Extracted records
# # # # #

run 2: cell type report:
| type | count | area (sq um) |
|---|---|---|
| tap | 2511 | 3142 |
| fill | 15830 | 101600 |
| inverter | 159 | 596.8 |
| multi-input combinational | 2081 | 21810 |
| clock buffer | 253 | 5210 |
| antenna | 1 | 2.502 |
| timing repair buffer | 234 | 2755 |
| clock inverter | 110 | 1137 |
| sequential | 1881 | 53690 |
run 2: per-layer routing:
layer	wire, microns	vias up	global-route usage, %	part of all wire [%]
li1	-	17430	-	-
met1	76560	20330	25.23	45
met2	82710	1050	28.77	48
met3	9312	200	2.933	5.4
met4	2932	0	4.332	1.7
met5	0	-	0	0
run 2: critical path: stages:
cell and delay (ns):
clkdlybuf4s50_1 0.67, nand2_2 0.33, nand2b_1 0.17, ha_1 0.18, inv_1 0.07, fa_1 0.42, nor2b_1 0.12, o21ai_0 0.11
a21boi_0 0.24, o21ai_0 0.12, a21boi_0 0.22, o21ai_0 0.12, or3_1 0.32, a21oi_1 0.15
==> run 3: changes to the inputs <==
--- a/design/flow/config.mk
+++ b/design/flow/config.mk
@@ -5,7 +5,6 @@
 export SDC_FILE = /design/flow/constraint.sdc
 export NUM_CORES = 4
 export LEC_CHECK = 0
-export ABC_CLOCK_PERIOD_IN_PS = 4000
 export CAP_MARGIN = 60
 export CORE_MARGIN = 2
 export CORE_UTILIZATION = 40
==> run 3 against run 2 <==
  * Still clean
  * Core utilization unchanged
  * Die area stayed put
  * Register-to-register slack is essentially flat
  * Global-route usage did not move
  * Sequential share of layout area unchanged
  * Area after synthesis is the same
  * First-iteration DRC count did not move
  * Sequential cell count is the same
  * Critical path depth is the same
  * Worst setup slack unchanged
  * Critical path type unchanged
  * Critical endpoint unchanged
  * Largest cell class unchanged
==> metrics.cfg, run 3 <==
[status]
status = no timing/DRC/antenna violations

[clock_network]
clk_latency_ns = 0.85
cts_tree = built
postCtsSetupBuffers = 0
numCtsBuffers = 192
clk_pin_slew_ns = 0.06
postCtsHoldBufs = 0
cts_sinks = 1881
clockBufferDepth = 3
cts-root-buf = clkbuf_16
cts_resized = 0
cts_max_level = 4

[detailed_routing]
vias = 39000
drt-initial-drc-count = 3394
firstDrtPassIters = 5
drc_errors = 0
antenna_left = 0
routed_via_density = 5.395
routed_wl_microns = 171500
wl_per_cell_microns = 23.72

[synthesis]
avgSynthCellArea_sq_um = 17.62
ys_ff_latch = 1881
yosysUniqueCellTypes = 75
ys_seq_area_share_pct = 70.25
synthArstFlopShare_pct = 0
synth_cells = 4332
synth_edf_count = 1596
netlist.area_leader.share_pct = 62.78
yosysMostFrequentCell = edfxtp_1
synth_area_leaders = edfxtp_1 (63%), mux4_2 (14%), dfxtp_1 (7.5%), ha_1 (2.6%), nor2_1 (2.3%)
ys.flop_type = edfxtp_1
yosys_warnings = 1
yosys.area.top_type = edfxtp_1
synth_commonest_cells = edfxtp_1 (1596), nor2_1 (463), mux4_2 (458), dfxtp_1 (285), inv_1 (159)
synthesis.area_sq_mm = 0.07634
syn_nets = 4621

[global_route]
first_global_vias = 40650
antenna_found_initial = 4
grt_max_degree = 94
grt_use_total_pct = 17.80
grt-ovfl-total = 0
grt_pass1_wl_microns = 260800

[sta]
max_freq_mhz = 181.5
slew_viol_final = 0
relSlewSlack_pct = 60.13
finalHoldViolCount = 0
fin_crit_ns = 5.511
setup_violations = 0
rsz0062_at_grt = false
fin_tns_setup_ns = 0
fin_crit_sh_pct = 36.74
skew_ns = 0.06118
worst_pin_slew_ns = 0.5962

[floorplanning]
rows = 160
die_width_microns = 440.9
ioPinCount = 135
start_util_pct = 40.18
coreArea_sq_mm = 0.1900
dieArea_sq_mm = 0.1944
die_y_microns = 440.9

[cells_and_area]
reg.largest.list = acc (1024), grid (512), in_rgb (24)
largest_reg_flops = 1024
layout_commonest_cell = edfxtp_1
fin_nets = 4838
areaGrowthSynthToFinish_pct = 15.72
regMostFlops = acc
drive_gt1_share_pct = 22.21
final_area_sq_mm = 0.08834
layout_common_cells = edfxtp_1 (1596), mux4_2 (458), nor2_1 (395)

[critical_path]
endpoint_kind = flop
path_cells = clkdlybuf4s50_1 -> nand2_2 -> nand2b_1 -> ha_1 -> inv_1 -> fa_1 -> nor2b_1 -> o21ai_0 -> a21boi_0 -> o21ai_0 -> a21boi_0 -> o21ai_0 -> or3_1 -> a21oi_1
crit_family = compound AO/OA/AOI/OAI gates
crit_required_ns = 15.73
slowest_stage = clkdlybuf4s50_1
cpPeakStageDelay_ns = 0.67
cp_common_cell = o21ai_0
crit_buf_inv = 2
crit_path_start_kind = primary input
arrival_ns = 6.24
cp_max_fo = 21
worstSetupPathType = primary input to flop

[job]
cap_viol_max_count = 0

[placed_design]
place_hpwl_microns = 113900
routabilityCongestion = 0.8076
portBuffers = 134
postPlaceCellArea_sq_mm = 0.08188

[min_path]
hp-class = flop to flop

# # # # #

_Exercise details:_
Copy here each line of the preceding records with "same" in it.

_The answer:_
  * Area after synthesis is the same
  * Sequential cell count is the same
  * Critical path depth is the same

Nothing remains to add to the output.